President Obama & Marilynne Robinson: A Conversation in Iowa


NOVEMBER 5, 2015 ISSUE
The following conversation between President Obama and Marilynne Robinson was conducted in Des Moines, Iowa, on September 14. An audio recording of it can be heard at itunes.com/nybooks. —The Editors
The President: Marilynne, it’s wonderful to see you. And as I said as we were driving over here, this is an experiment, because typically when I come to a place like Des Moines, I immediately am rushed over to some political event and I make a speech, or I have a town hall, or I go see some factory and have wonderful conversations with people. But it’s very planned out and scripted. And typically, we’re trying to drive a very particular message that day about education or about manufacturing.
But one of the things that I don’t get a chance to do as often as I’d like is just to have a conversation with somebody who I enjoy and I’m interested in; to hear from them and have a conversation with them about some of the broader cultural forces that shape our democracy and shape our ideas, and shape how we feel about citizenship and the direction that the country should be going in.
And so we had this idea that why don’t I just have a conversation with somebody I really like and see how it turns out. And you were first in the queue, because—
Marilynne Robinson: Thank you very much.
The President: Well, as you know—I’ve told you this—I love your books. Some listeners may not have read your work before, which is good, because hopefully they’ll go out and buy your books after this conversation.
I first picked up Gilead, one of your most wonderful books, here in Iowa. Because I was campaigning at the time, and there’s a lot of downtime when you’re driving between towns and when you get home late from campaigning. And you and I, therefore, have an Iowa connection, because Gilead is actually set here in Iowa.
And I’ve told you this—one of my favorite characters in fiction is a pastor in Gilead, Iowa, named John Ames, who is gracious and courtly and a little bit confused about how to reconcile his faith with all the various travails that his family goes through. And I was just—I just fell in love with the character, fell in love with the book, and then you and I had a chance to meet when you got a fancy award at the White House. And then we had dinner and our conversations continued ever since.

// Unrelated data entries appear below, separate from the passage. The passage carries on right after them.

This design comes from an exercise in tuning for small area, a short achievable clock period and few clock cycles per item on the open sky130 flow, not from production work.
In this exercise RTL edits were held to simulation tests only and were not proved equivalent to the original.

==> 04-06 <==
Design keypad_press_autorepeat, start of the top module:
module keypad_press_autorepeat #(
    parameter int ROWS = 8,
    parameter int COLS = 8
) (
    input  logic                          clk,
    input  logic                          rst_n,
    input  logic                          s_tvalid,
    output logic                          s_tready,
    input  logic [kpa_pkg::S_TDATA_W-1:0] s_tdata,
    input  logic [1:0]                    s_tuser,
    output logic                          m_tvalid,
    input  logic                          m_tready,
    output logic [kpa_pkg::M_TDATA_W-1:0] m_tdata,
    output logic                          m_tuser,
    output logic                          m_tlast,
    input  logic                          cfg_valid,
    output logic                          cfg_ready,
    input  logic [kpa_pkg::CFG_IDX_W-1:0] cfg_index,
    input  logic [kpa_pkg::KEY_VEC_W-1:0] cfg_data
);
Settings: LEC_CHECK=0, CAP_MARGIN=20, CORE_MARGIN=2, CORE_UTILIZATION=40, CTS_CLUSTER_DIAMETER=120, CTS_CLUSTER_SIZE=24, SLEW_MARGIN=20, TNS_END_PERCENT=5; clock period 10.0 ns.
standard.sh (not shown) runs the stock make flow with config.mk's settings and CLKGATE_MAP_FILE= SYNTH_SCRIPT=/design/flow/synth_recipe.tcl, a recipe that flattens the netlist after the stock synthesis.
==> flow/flow/run.sh <==
#!/bin/bash
set -o pipefail
export SETUP_SLACK_MARGIN=7
export BUFFER_PORTS_ARGS="-buffer_cell sky130_fd_sc_hd__buf_4"
bash standard.sh > standard.log 2>&1
==> inputs of 04-10, as changes to 04-06 <==
--- a/flow/design.v
+++ b/flow/design.v
@@ -31,19 +31,21 @@
     assign q_item      = head_reg;
     assign push        = s_tvalid && ready_reg;
     assign head_v_next = push || (head_v_reg && !q_pop);
     always_ff @(posedge clk or negedge rst_n)
     begin
         if (!rst_n)
+        begin
             head_v_reg <= 1'b0;
+            ready_reg  <= 1'b0;
+        end
         else
+        begin
             head_v_reg <= head_v_next;
-    end
-    always_ff @(posedge clk)
-    begin
-        ready_reg <= !head_v_next || q_pop_next;
+            ready_reg  <= !head_v_next || q_pop_next;
+        end
     end
     always_ff @(posedge clk)
     begin
         if (ready_reg)
             head_reg <= in_item;
     end
@@ -106,15 +108,14 @@
     assign q_req = q_item[NK+TW+2:NK+TW+1];
     logic [NK-1:0] ui_held_reg, game_held_reg, armed_reg;
     logic          adv;
     logic          out_load;
     logic [1:0]    skid_n_reg;
     logic [8:0]    skid_reg [3];
-    logic          out_v_reg, out_empty_reg;
+    logic          out_v_reg;
     logic [8:0]    out_reg;        
-    logic [8:0]    out_next;
     logic          emit_v;
     logic [8:0]    emit_beat;
     assign adv = (skid_n_reg == 2'd0);
     logic          r_v_reg, r_first_reg, r_last_reg, r_ui_reg, r_any_reg;
     logic [NK-1:0] r_rem_reg, r_cand_reg;
     logic [TW-1:0] r_t_reg;
@@ -249,13 +250,12 @@
     logic [TW-1:0] b_t_reg, b_rd_reg, b_wdata_reg;
     logic          b_same_reg, b_byp_late_reg, b_late;
     logic [TW-1:0] b_diff, b_wdata, a_byp_diff;
     logic          b_fire, b_we;
     logic          wb_v_reg;
     logic [5:0]    wb_idx_reg;
-    logic [NK-1:0] wb_sel_reg;
     logic [TW-1:0] wb_data_reg;
     always_comb
     begin
         a_rdata = '0;
         for (int k = 0; k < NK; k++)
             a_rdata = a_rdata | (dl_reg[k] & {TW{a_h_reg[k]}});
@@ -294,29 +294,30 @@
     assign a_byp_diff = a_t_reg - b_wdata_reg;
     assign b_diff     = b_t_reg - b_rd_reg;
     assign b_late     = (b_same_reg && wb_v_reg) ? b_byp_late_reg : b_diff[TW-1];
     assign b_fire     = b_v_reg && b_key_reg && (!b_cand_reg || !b_late);
     assign b_we    = b_fire && b_ui_reg;
     assign b_wdata = b_wdata_reg;
-    always_ff @(posedge clk)
+    always_ff @(posedge clk or negedge rst_n)
     begin
-        wb_v_reg <= b_we;
+        if (!rst_n)
+            wb_v_reg <= 1'b0;
+        else
+            wb_v_reg <= b_we;
     end
     always_ff @(posedge clk)
     begin
         begin
             wb_idx_reg  <= b_idx_reg;
-            for (int k = 0; k < NK; k++)
-                wb_sel_reg[k] <= (b_idx_reg == 6'(k));
             wb_data_reg <= b_wdata;
         end
     end
     always_ff @(posedge clk)
     begin
         for (int k = 0; k < NK; k++)
-            if (wb_v_reg && wb_sel_reg[k])
+            if (wb_v_reg && (wb_idx_reg == 6'(k)))
                 dl_reg[k] <= wb_data_reg;
     end
     logic       open_reg, done_reg, pend_v_reg, open_any_reg;
     logic [5:0] pend_idx_reg;
     always_comb
     begin
@@ -378,27 +379,25 @@
             if (b_first_reg)
                 open_any_reg <= b_any_reg;
             if (b_fire)
                 pend_idx_reg <= b_idx_reg;
         end
     end
-    assign out_load = out_empty_reg || m_tready;
+    assign out_load = !out_v_reg || m_tready;
     always_ff @(posedge clk or negedge rst_n)
     begin
         if (!rst_n)
         begin
-            out_v_reg     <= 1'b0;
-            out_empty_reg <= 1'b1;
-            skid_n_reg    <= 2'd0;
+            out_v_reg  <= 1'b0;
+            skid_n_reg <= 2'd0;
         end
         else
         begin
             if (out_load)
             begin
-                out_v_reg     <= (skid_n_reg != 2'd0) || emit_v;
-                out_empty_reg <= (skid_n_reg == 2'd0) && !emit_v;
+                out_v_reg <= (skid_n_reg != 2'd0) || emit_v;
                 if ((skid_n_reg != 2'd0) && !emit_v)
                     skid_n_reg <= skid_n_reg - 2'd1;
             end
             else if (emit_v)
             begin
                 skid_n_reg <= skid_n_reg + 2'd1;
@@ -406,13 +405,13 @@
         end
     end
     always_ff @(posedge clk)
     begin
         if (out_load)
         begin
-            out_reg <= out_next;
+            out_reg <= (skid_n_reg != 2'd0) ? skid_reg[0] : emit_beat;
             skid_reg[0] <= (skid_n_reg == 2'd1) ? emit_beat : skid_reg[1];
             skid_reg[1] <= (skid_n_reg == 2'd2) ? emit_beat : skid_reg[2];
             skid_reg[2] <= emit_beat;
         end
         else
         begin
@@ -421,13 +420,12 @@
             if (skid_n_reg == 2'd1)
                 skid_reg[1] <= emit_beat;
             if (skid_n_reg == 2'd2)
                 skid_reg[2] <= emit_beat;
         end
     end
-    assign out_next = (skid_n_reg != 2'd0) ? skid_reg[0] : emit_beat;
     assign m_tvalid = out_v_reg;
     assign m_tuser  = out_reg[8];
     assign m_tlast  = out_reg[7];
     assign m_tdata  = {1'b0, out_reg[6:0]};
 endmodule
 module keypad_press_autorepeat #(
--- a/flow/config.mk
+++ b/flow/config.mk
@@ -5,10 +5,8 @@
 export SDC_FILE = /design/flow/constraint.sdc
 export NUM_CORES = 4
 export LEC_CHECK = 0
 export CAP_MARGIN = 20
 export CORE_MARGIN = 2
 export CORE_UTILIZATION = 40
-export CTS_CLUSTER_DIAMETER = 120
-export CTS_CLUSTER_SIZE = 24
 export SLEW_MARGIN = 20
 export TNS_END_PERCENT = 5
==> impl_metrics.ini <==
[power]
pg_seq_mw = 18.5
clk-power_mw = 7.01

[logic_synthesis]
netlist_top_cells_count = edfxtp_1, a22o_1, a221oi_1, dfxtp_1, dfrtp_1

[worst_setup_path]
cp_top_family = flip-flops
path_depth = 1

[status]
outcome = complete, no violations
-- figures above: 04-06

So anyway, that’s enough context. You just have completed a series of essays that are not fiction, and I had a chance to read one of them about fear and the role that fear may be playing in our politics and our democracy and our culture.* And you looked at it through the prism of Christianity and sort of the Protestant traditions that helped shape us, so I thought maybe that would be a good place to start.
Why did you decide to write this book of essays? And why was fear an important topic, and how does it connect to some of the other work that you’ve been doing?

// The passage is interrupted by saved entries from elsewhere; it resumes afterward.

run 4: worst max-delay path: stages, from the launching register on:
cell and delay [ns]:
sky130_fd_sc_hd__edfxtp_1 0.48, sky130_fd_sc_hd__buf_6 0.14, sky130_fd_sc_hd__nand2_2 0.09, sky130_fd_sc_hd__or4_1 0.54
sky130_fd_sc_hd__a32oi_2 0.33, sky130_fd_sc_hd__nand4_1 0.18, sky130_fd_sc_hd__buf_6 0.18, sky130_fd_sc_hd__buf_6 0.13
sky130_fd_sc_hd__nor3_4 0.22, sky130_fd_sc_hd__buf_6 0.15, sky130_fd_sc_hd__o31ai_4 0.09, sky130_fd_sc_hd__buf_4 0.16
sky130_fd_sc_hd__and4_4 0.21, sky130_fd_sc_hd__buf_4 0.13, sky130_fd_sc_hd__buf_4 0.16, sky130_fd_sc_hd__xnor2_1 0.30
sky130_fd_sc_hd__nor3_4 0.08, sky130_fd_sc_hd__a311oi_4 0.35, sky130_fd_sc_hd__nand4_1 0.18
What follows belongs to an exercise in optimizing a design on an open flow for small area and a short achievable clock period; a production flow would make more cautious choices.
Function was checked by simulation only, so behaviour that the tests miss may differ from the original.
Power figures rest on the tool's default switching activity, not on a simulated workload.

Design buff_writer, start of the top module:
module buff_writer #(
  parameter int                N_BYTES   = buff_writer_pkg::DEF_N_BYTES,
  parameter int                ADDR_W    = buff_writer_pkg::DEF_ADDR_W,
  parameter logic [ADDR_W-1:0] START_LOC = ADDR_W'(buff_writer_pkg::DEF_START_LOC)
) (
  input  logic                 clk,
  input  logic                 rst,
  input  logic                 en,
  input  logic                 trg,
  input  logic [N_BYTES*8-1:0] data_in,
  output logic [ADDR_W-1:0]    mem_addr,
  output logic [7:0]           mem_data,
  output logic                 mem_we,
  output logic                 busy,
  output logic                 done
);
  localparam int CW = buff_writer_pkg::CNT_W;
  logic                   busy_q;    
  logic                   wr_q;      
  logic                   done_q;    
  logic [CW-1:0]          cnt;       
  logic [N_BYTES*8-1:8]   shadow;    
  logic [7:0]             cur;       
  logic [7:0]             nxt_byte;  
  logic                   idle;
  logic                   accept;
  logic                   step;
  logic                   last;
  assign idle   = ~busy_q;
  assign accept = idle && trg && en;
  assign step   = wr_q && en;
  assign last   = (cnt == CW'(N_BYTES - 1));
  ...
==> flow/config.mk <==
export PLATFORM = sky130hd
export DESIGN_NAME = buff_writer
export DESIGN_NICKNAME = buff_writer
export VERILOG_FILES = /design/flow/design.v
export SDC_FILE = /design/flow/constraint.sdc
export NUM_CORES = 4
export LEC_CHECK = 0
export CAP_MARGIN = 20
export CORE_MARGIN = 2
export CORE_UTILIZATION = 55
export CTS_BUF_LIST = sky130_fd_sc_hd__clkbuf_4
export SETUP_SLACK_MARGIN = 4.6
export SLEW_MARGIN = 20
export SYNTH_HIERARCHICAL = 1
==> flow/constraint.sdc <==
create_clock -name core_clock -period 8.0 [get_ports {clk}]
set_input_delay 1.6000 -clock core_clock [delete_from_list [all_inputs] [get_ports {clk}]]
set_output_delay 1.6000 -clock core_clock [all_outputs]
set_load 0.01 [all_outputs]
standard.sh (not shown) runs the stock make flow with config.mk's settings and CLKGATE_MAP_FILE= SYNTH_SCRIPT=/design/flow/synth_recipe.tcl, a recipe that flattens the netlist after the stock synthesis.
==> flow/flow/run.sh <==
#!/bin/bash
# Standard ORFS layout (the standard.sh, standard synthesis unchanged),
# with the port buffers made from the smallest plain buffer instead of the
# default delay cell (every input and output port still gets its buffer),
# and the control and write-port pins kept together (flow/io.tcl).
set -euo pipefail
export BUFFER_PORTS_ARGS="-buffer_cell sky130_fd_sc_hd__buf_1"
export IO_CONSTRAINTS="$PWD/flow/io.tcl"
bash standard.sh finish > standard.log 2>&1
==> flow/flow/io.tcl <==
# Keep the write port, en and the status pins together on one edge, with en
# in the middle of the outputs it gates, so the en -> output paths are short.
set_io_pin_constraint -group -order -region bottom:* -pin_names {
  mem_data[0] mem_data[1] mem_data[2] mem_data[3]
  mem_data[4] mem_data[5] mem_data[6] mem_data[7]
  en mem_we
  mem_addr[11] mem_addr[0] mem_addr[1] mem_addr[2] mem_addr[3]
  mem_addr[4] mem_addr[5] mem_addr[6]
}
set_io_pin_constraint -group -order -region bottom:* -pin_names {
  busy done trg rst
  mem_addr[7] mem_addr[8] mem_addr[9] mem_addr[10] mem_addr[12]
}
The starting point finished clean.
Then changed:
==> flow/flow/run.sh (replaced) <==
#!/bin/bash
# Standard ORFS layout (the standard.sh, standard synthesis unchanged),
# with the port buffers made from the smallest plain buffer instead of the
# default delay cell; every input and output port still gets its buffer.
set -euo pipefail
export BUFFER_PORTS_ARGS="-buffer_cell sky130_fd_sc_hd__buf_1"
bash standard.sh finish > standard.log 2>&1
--- a/flow/config.mk
+++ b/flow/config.mk
@@ -10,3 +10,2 @@
 export CORE_UTILIZATION = 55
-export CTS_BUF_LIST = sky130_fd_sc_hd__clkbuf_4
 export SETUP_SLACK_MARGIN = 4.6
removed: flow/flow/io.tcl
Effect:
- worst setup slack loses 0.23 ns
- routed wire length decreases slightly
- hold slack gains 0.0088 ns
- die area stays the same
- synthesized area stays the same
- sequential share of layout area decreases by 0.16 points
- clock skew decreases by 0.020 ns
Background: an optimization exercise with open tools, aiming at small area, a short achievable clock period and few clock cycles per item. Do not read the settings as production practice.
Power figures rest on the tool's default switching activity, not on a simulated workload.

==> flow/design.v <==
package box_pkg;
  localparam int PX_W         = 8;
  localparam int WIN          = 3;
  localparam int LINE_BUFS    = WIN + 1;                 
  localparam int MAX_LINE_LEN = 16;
  localparam int LINE_ADDR_W  = $clog2( MAX_LINE_LEN );
  localparam int BUF_IDX_W    = $clog2( LINE_BUFS );
  localparam int SUM_W        = PX_W + 4;                
  typedef logic [PX_W - 1 : 0] px_t;
  typedef struct packed {
    px_t  tdata;
    logic tvalid;
    logic tlast;                                         
    logic tuser;                                         
  } stream_word_t;
  typedef struct packed {
    px_t [WIN - 1 : 0][WIN - 1 : 0] px;
    logic                           tvalid;
    logic                           tlast;
    logic                           tuser;
  } window_t;
  typedef struct packed {
    logic [SUM_W - 1 : 0] tdata;
    logic                 tvalid;
    logic                 tlast;
    logic                 tuser;
  } sum_word_t;
endpackage
`timescale 1ns/1ps
module box_filter_top
(
  input  logic         clk_i,
  input  logic         rst_i,
  input  box_pkg::stream_word_t video_i,
  output logic         video_ready_o,
  output box_pkg::sum_word_t    sum_o,
  input  logic         sum_ready_i
);
localparam int PW = box_pkg::PX_W;
localparam int SW = box_pkg::SUM_W;
localparam int ML = box_pkg::MAX_LINE_LEN;
localparam int AW = box_pkg::LINE_ADDR_W;
localparam int VW = PW + 2;                              
logic                   rdy;                             
logic                   acc;                             
logic [ML - 1 : 0]      n_oh;                            
logic [AW - 1 : 0]      n_col;                           
logic [1 : 0]           n_row;                           
logic [1 : 0]           row_in;
logic                   x_v;
logic [PW - 1 : 0]      x_px;
logic                   x_last;
logic                   x_win;                           
logic                   x_first;                         
logic [AW - 1 : 0]      x_col;
logic [PW - 1 : 0]      x_hi;
logic [PW - 1 : 0]      x_lo;
logic [PW - 1 : 0]      rd_hi;
logic [PW - 1 : 0]      rd_lo;
logic [PW - 1 : 0]      cs_s;
logic [PW - 1 : 0]      cs_c;
logic [VW - 1 : 0]      x_vsum;
logic [ML - 1 : 0][PW - 1 : 0] mem_hi;
logic [ML - 1 : 0][PW - 1 : 0] mem_lo;
logic [VW - 1 : 0]      va;
logic [VW - 1 : 0]      vb;
logic [VW : 0]          w;
logic                   s_v;
logic                   s_last;
logic                   s_user;
logic [SW - 1 : 0]      s_sum;
logic                   o_v;
logic [SW - 1 : 0]      o_sum;
logic                   o_last;
logic                   o_user;
logic                   k_v;
logic [SW - 1 : 0]      k_sum;
logic                   k_last;
logic                   k_user;
logic                   o_free;
assign video_ready_o = rdy;
assign acc           = rdy && video_i.tvalid;
assign row_in = video_i.tuser ? 2'd0 : n_row;
always_ff @( posedge clk_i )
  if( acc )
    begin
      if( video_i.tlast )
        begin
          n_oh  <= ML'( 1 );
          n_col <= '0;
          n_row <= ( row_in == 2'd3 ) ? 2'd3 : row_in + 1'b1;
        end
      else
        begin
          n_oh  <= video_i.tuser ? ML'( 2 ) : { n_oh[ML - 2 : 0], 1'b0 };
          n_col <= video_i.tuser ? AW'( 1 ) : n_col + 1'b1;
          n_row <= row_in;
        end
    end
always_comb
  begin
    rd_hi = '0;
    rd_lo = '0;
    for( int i = 0; i < ML; i++ )
      begin
        rd_hi = rd_hi | ( mem_hi[i] & {PW{n_oh[i]}} );
        rd_lo = rd_lo | ( mem_lo[i] & {PW{n_oh[i]}} );
      end
  end
always_ff @( posedge clk_i, posedge rst_i )
  if( rst_i )
    x_v <= 1'b0;
  else
    if( rdy )
      x_v <= video_i.tvalid;
always_ff @( posedge clk_i )
  if( rdy )
    begin
      x_px    <= video_i.tdata;
      x_last  <= video_i.tlast;
      x_col   <= video_i.tuser ? '0 : n_col;
      x_win   <= !video_i.tuser && n_row[1] && !( n_oh[0] || n_oh[1] );
      x_first <= !video_i.tuser && ( n_row == 2'd2 ) && n_oh[2];
      x_hi    <= rd_hi;
      x_lo    <= rd_lo;
    end
for( genvar i = 0; i < ML; i++ )
  begin : g_mem
    always_ff @( posedge clk_i )
      if( rdy && x_v && ( x_col == AW'( i ) ) )
        begin
          mem_hi[i] <= x_px;
          mem_lo[i] <= mem_hi[i];
        end
  end
assign cs_s   = x_px ^ x_hi ^ x_lo;
assign cs_c   = ( x_px & x_hi ) | ( x_px & x_lo ) | ( x_hi & x_lo );
assign x_vsum = { 2'b00, cs_s } + { 1'b0, cs_c, 1'b0 };
always_ff @( posedge clk_i )
  if( rdy && x_v )
    begin
      va <= x_vsum;
      vb <= va;
      w  <= ( VW + 1 )'( va ) + ( VW + 1 )'( vb );
    end
always_ff @( posedge clk_i, posedge rst_i )
  if( rst_i )
    s_v <= 1'b0;
  else
    if( rdy )
      s_v <= x_v && x_win;
always_ff @( posedge clk_i )
  if( rdy )
    begin
      s_last <= x_last;
      s_user <= x_first;
    end
assign s_sum = SW'( va ) + SW'( w );
assign o_free = !o_v || sum_ready_i;
always_ff @( posedge clk_i, posedge rst_i )
  if( rst_i )
    begin
      o_v <= 1'b0;
      k_v <= 1'b0;
      rdy <= 1'b1;
    end
  else
    begin
      if( o_free )
        o_v <= k_v || s_v;
      k_v <= !o_free && ( k_v || s_v );
      rdy <= o_free || !( k_v || s_v );
    end
always_ff @( posedge clk_i )
  begin
    if( o_free )
      begin
        o_sum  <= k_v ? k_sum  : s_sum;
        o_last <= k_v ? k_last : s_last;
        o_user <= k_v ? k_user : s_user;
      end
    if( rdy )
      begin
        k_sum  <= s_sum;
        k_last <= s_last;
        k_user <= s_user;
      end
  end
assign sum_o = { o_sum, o_v, o_last, o_user };
endmodule
==> flow/config.mk <==
export PLATFORM = sky130hd
export DESIGN_NAME = box_filter_top
export DESIGN_NICKNAME = box_filter_top
export VERILOG_FILES = /design/flow/design.v
export SDC_FILE = /design/flow/constraint.sdc
export NUM_CORES = 4
export LEC_CHECK = 0
export CAP_MARGIN = 20
export CORE_MARGIN = 2
export CORE_UTILIZATION = 40
export SETUP_SLACK_MARGIN = 1.9
export SLEW_MARGIN = 20
==> flow/constraint.sdc <==
create_clock -name core_clock -period 4.0 [get_ports {clk_i}]
set_input_delay 0.8000 -clock core_clock [delete_from_list [all_inputs] [get_ports {clk_i}]]
set_output_delay 0.8000 -clock core_clock [all_outputs]
set_load 0.01 [all_outputs]
run.sh (not shown) runs the stock make flow with config.mk's settings and CLKGATE_MAP_FILE= SYNTH_SCRIPT=/design/flow/synth_recipe.tcl, a recipe that flattens the netlist after the stock synthesis.
Next try:
--- a/flow/config.mk
+++ b/flow/config.mk
@@ -11 +10,0 @@
-export SETUP_SLACK_MARGIN = 1.9
Outcome: The changed run went through all stages and came out clean; sequential share of layout area grows by 3.0 points; hold slack is about the same; via count decreases by 4.7%; synthesized area does not change; wire length fell by 5.4%; cell count came out lower by 2.7%; cell area went down by 4.5%; non-clock buffer count is lower by 36; total power is about the same; clock-buffer cell count shrinks by 1; worst setup slack degrades by 570 ps.
Function was not checked in any run of this note: the RTL went through the layout flow alone.

-- static timing again, ports no longer ideal --
The results above use ideal ports. As a check the final layouts listed here were re-extracted and re-timed, cells and wires unchanged. Step 1: set_driving_cell puts a clkbuf_16 on clk_i and a buf_2 on each other input, an assumption about the parent block. Step 2 times the ports against the registers' clock, not the clock port: input delays grow and output delays shrink by t, the midpoint of the rising clock arrivals with the driver on. a / b / c = ideal ports / drivers / drivers and shift; a / b = the first two.
run | t (ns) | setup WS [ns] | worst register clock-pin slew, ns
the first run | 0.581 | 1.647 / 1.647 / 1.510 | 0.06 / 0.06
the second run | 0.573 | 1.075 / 1.024 / 1.144 | 0.06 / 0.06
After both steps setup and hold are still met in every run listed. For the first run, which loses most, drivers alone change the setup slack by 0.000 ns; drivers and shift together by -0.137 ns.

Robinson: Well, the essays are actually lectures. I give lectures at a fair rate, and then when I’ve given enough of them to make a book, I make a book.
The President: So you just kind of mash them all together?
Robinson: I do. That’s what I do. But it rationalizes my lecturing, too. But fear was very much—is on my mind, because I think that the basis of democracy is the willingness to assume well about other people.
You have to assume that basically people want to do the right thing. I think that you can look around society and see that basically people do the right thing. But when people begin to make these conspiracy theories and so on, that make it seem as if what is apparently good is in fact sinister, they never accept the argument that is made for a position that they don’t agree with—you know?
The President: Yes.
Robinson: Because [of] the idea of the “sinister other.” And I mean, that’s bad under all circumstances. But when it’s brought home, when it becomes part of our own political conversation about ourselves, I think that that really is about as dangerous a development as there could be in terms of whether we continue to be a democracy.
The President: Well, now there’s been that strain in our democracy and in American politics for a long time. And it pops up every so often. I think the argument right now would be that because people are feeling the stresses of globalization and rapid change, and we went through one of the worst financial crises since the Great Depression, and the political system seems gridlocked, that people may be particularly receptive to that brand of politics.
Robinson: But having looked at one another with optimism and tried to facilitate education and all these other things—which we’ve done more than most countries have done, given all our faults—that’s what made it a viable democracy. And I think that we have created this incredibly inappropriate sort of in-group mentality when we really are from every end of the earth, just dealing with each other in good faith. And that’s just a terrible darkening of the national outlook, I think.
The President: We’ve talked about this, though. I’m always trying to push a little more optimism. Sometimes you get—I think you get discouraged by it, and I tell you, well, we go through these moments.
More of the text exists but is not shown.